-------- EXERCISE DATA

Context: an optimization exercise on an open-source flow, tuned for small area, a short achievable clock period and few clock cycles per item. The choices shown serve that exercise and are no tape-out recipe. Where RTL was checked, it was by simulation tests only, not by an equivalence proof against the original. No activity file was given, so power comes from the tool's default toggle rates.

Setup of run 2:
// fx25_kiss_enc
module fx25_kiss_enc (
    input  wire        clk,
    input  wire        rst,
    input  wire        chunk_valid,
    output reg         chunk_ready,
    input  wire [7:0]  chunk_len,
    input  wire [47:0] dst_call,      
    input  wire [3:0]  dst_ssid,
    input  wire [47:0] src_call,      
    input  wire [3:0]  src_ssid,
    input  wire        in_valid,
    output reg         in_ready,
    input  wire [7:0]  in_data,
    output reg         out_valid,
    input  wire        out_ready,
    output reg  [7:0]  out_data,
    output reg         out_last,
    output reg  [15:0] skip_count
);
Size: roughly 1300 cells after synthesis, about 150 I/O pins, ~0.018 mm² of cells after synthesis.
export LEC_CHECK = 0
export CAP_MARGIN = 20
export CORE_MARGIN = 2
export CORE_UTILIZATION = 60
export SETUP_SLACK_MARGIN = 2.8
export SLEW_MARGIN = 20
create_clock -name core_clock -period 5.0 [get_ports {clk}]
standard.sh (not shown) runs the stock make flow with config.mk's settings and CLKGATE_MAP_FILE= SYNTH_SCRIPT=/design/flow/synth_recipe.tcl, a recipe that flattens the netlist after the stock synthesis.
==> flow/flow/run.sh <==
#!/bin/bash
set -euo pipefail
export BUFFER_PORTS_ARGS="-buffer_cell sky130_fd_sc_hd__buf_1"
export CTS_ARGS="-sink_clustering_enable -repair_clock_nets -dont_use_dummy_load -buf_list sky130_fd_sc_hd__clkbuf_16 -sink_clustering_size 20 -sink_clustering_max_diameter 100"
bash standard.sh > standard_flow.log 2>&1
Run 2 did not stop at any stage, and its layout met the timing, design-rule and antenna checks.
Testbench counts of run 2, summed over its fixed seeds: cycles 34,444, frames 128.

----------------
-------- EXERCISE DATA

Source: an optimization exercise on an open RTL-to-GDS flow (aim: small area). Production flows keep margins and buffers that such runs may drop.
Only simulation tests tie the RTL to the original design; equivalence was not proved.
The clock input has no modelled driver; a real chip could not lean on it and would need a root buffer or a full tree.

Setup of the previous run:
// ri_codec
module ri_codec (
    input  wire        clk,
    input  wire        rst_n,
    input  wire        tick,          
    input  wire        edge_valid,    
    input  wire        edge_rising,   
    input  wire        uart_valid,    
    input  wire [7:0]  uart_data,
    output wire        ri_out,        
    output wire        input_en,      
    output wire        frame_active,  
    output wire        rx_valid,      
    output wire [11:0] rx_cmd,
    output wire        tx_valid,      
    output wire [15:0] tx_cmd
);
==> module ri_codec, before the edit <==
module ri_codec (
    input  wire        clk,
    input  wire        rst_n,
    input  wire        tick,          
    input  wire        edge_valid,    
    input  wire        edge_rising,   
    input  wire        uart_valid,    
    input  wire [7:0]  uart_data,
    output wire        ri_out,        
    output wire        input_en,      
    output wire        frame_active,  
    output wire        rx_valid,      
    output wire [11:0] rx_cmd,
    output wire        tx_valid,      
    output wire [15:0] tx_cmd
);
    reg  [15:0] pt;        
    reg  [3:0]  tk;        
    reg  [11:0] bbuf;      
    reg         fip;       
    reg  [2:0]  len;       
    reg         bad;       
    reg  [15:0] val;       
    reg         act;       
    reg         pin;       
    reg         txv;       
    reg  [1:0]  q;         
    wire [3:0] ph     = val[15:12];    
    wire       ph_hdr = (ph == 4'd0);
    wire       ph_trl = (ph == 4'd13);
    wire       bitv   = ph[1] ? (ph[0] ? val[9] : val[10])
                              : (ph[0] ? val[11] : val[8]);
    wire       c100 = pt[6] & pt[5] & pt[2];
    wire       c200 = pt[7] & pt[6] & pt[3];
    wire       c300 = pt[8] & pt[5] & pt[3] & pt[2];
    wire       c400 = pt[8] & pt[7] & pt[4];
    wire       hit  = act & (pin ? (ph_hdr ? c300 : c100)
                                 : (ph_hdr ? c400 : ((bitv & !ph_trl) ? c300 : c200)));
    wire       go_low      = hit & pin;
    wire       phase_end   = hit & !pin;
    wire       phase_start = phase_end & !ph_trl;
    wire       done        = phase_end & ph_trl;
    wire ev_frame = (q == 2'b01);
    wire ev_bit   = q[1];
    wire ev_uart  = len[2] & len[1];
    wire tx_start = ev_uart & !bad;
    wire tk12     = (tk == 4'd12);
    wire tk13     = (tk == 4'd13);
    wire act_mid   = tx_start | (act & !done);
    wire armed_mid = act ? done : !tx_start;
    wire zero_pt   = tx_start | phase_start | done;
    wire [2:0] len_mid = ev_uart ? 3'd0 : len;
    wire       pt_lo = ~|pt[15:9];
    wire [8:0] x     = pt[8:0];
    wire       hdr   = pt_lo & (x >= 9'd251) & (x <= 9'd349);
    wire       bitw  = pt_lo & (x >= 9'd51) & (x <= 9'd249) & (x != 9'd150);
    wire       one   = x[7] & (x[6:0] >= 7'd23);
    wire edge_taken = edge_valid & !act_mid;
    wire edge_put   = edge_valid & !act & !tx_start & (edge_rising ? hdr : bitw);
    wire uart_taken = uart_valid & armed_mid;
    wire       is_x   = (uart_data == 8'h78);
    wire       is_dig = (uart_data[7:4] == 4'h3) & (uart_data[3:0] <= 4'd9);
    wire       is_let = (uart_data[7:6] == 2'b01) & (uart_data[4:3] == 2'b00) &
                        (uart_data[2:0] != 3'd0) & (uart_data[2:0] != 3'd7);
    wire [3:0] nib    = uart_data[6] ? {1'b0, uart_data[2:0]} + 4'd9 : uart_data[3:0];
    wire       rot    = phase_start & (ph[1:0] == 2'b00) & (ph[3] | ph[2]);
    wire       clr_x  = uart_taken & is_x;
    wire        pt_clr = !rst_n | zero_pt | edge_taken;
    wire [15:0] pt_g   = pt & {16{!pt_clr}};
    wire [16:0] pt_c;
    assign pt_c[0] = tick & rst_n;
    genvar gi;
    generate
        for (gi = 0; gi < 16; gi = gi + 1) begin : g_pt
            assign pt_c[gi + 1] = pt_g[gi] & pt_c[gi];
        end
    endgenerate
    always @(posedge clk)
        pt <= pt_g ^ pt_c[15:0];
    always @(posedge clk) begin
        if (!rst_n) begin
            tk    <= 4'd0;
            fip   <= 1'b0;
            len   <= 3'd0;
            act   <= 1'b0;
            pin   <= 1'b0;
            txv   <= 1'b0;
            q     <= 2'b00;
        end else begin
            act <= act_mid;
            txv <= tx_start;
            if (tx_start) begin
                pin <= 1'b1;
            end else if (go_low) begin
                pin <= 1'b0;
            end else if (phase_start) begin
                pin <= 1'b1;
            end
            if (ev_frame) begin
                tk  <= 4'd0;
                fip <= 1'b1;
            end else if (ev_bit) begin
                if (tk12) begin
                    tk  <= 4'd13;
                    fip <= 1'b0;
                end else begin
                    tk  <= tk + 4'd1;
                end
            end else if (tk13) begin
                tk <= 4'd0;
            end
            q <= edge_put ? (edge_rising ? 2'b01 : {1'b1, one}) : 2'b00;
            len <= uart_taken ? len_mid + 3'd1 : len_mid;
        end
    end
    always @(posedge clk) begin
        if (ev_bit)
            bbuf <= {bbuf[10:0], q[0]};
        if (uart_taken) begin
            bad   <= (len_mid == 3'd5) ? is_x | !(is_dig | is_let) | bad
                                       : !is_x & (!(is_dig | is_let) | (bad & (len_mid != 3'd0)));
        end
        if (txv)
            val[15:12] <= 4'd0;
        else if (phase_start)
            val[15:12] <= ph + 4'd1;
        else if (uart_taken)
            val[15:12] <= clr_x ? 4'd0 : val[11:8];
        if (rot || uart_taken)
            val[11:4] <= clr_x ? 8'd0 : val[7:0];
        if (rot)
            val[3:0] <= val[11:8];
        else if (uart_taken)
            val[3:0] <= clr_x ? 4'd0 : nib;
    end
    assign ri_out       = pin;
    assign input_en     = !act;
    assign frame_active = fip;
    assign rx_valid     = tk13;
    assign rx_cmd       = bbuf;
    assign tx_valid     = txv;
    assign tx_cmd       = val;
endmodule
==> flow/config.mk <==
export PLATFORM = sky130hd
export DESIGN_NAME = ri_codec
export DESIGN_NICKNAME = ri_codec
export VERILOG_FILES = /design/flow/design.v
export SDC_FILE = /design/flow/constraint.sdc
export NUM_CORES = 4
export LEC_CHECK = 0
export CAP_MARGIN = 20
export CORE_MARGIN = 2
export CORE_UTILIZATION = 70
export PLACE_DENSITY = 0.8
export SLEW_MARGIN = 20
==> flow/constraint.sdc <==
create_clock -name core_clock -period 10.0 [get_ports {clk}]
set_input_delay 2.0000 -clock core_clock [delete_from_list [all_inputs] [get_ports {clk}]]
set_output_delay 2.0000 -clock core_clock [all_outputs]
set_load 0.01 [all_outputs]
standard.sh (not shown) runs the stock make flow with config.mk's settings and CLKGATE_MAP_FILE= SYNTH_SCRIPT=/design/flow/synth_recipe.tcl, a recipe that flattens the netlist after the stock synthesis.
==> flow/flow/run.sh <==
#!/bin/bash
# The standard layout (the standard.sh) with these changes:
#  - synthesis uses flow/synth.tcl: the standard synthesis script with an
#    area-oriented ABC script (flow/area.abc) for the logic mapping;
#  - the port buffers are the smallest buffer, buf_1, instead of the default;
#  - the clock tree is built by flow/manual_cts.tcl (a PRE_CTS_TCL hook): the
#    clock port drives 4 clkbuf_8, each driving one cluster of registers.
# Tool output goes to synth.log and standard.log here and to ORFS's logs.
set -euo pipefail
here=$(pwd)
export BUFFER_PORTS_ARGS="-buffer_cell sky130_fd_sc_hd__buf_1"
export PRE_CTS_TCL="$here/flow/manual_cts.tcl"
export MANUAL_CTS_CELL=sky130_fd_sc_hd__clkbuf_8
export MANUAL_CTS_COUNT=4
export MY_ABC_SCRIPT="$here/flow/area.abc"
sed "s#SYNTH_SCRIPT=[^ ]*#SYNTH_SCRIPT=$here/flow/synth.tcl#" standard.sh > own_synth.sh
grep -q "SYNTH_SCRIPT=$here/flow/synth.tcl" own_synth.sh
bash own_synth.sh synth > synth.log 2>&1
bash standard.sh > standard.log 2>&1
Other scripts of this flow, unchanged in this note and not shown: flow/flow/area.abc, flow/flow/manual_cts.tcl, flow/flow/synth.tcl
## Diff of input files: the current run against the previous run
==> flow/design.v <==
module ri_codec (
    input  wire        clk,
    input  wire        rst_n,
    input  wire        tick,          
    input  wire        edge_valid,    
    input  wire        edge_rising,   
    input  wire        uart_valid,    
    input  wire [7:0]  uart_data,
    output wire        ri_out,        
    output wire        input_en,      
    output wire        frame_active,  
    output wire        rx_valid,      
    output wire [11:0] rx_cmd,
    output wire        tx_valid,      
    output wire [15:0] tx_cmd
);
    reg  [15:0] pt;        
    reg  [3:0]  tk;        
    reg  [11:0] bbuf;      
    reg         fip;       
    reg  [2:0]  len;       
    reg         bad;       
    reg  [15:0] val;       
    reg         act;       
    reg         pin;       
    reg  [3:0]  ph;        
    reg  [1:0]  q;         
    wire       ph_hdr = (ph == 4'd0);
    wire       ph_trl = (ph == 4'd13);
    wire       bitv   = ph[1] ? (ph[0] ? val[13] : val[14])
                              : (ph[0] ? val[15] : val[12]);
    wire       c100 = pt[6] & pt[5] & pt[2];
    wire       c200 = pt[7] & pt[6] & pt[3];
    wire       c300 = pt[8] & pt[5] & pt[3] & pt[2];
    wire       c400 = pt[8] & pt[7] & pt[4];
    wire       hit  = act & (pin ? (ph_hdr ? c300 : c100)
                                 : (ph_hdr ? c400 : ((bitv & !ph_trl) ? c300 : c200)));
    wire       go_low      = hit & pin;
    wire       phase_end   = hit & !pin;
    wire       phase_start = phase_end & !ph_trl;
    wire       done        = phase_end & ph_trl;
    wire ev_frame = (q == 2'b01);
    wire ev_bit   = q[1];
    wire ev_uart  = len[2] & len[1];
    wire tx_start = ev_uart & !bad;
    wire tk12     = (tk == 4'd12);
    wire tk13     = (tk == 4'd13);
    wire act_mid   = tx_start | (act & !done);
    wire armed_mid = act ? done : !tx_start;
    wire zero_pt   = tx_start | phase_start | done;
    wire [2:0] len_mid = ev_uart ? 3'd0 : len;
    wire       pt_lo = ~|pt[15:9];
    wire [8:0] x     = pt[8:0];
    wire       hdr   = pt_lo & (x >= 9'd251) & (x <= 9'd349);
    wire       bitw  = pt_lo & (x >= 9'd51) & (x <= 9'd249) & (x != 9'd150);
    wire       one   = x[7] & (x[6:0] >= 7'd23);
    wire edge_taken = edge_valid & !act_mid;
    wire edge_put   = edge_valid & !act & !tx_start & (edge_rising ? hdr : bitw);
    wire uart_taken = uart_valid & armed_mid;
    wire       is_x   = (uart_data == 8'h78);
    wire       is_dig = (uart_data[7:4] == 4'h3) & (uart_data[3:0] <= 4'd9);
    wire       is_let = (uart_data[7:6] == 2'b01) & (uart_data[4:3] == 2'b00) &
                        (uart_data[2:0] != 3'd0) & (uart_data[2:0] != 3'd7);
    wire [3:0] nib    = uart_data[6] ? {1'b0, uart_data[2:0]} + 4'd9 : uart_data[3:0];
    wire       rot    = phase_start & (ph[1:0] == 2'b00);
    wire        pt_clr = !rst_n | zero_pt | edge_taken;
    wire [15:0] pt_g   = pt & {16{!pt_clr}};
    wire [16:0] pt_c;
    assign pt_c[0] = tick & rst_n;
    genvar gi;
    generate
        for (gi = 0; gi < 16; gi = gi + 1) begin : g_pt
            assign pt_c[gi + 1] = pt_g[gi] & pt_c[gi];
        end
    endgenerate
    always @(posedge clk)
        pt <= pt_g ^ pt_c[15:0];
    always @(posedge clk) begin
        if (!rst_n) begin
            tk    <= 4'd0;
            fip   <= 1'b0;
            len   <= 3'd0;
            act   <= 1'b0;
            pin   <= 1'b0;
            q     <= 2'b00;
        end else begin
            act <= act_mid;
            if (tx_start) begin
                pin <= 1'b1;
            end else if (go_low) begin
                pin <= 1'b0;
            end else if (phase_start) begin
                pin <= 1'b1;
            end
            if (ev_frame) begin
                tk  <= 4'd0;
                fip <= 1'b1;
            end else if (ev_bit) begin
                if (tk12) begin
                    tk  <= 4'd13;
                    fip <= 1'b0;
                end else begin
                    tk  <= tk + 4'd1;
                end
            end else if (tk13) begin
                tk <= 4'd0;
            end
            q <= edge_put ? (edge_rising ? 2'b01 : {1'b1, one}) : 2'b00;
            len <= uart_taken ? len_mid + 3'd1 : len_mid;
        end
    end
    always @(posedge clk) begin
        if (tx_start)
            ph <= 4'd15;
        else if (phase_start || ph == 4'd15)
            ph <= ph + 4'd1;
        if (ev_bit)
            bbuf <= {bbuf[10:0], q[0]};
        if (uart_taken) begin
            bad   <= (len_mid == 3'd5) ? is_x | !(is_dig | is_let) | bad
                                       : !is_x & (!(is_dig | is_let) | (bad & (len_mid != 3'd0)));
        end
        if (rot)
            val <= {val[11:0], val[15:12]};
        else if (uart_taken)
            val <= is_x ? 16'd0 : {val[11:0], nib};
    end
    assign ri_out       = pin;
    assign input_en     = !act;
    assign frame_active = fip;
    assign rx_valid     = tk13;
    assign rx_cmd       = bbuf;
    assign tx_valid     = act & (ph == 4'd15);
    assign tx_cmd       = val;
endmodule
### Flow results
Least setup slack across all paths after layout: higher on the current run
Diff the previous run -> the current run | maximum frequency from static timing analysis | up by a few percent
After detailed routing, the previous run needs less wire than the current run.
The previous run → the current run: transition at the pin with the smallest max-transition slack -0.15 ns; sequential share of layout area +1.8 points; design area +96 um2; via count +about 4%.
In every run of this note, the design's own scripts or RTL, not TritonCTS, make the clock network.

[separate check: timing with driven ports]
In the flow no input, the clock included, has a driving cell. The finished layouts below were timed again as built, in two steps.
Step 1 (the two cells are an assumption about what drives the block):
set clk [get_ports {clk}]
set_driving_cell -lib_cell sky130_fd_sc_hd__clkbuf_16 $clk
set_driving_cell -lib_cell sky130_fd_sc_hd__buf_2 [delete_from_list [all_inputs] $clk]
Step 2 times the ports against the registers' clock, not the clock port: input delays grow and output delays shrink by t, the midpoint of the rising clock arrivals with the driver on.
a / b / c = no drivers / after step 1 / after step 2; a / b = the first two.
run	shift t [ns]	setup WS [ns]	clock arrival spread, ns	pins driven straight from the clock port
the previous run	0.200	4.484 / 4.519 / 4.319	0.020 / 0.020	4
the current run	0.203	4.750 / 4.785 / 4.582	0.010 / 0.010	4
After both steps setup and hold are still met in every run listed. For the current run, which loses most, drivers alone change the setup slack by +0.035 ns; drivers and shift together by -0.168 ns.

----------------

THE TASK:
Wherever the word "tests" appears in the listing, copy the line that holds it.

EXERCISE OUTPUT:
Context: an optimization exercise on an open-source flow, tuned for small area, a short achievable clock period and few clock cycles per item. The choices shown serve that exercise and are no tape-out recipe. Where RTL was checked, it was by simulation tests only, not by an equivalence proof against the original. No activity file was given, so power comes from the tool's default toggle rates.
Only simulation tests tie the RTL to the original design; equivalence was not proved.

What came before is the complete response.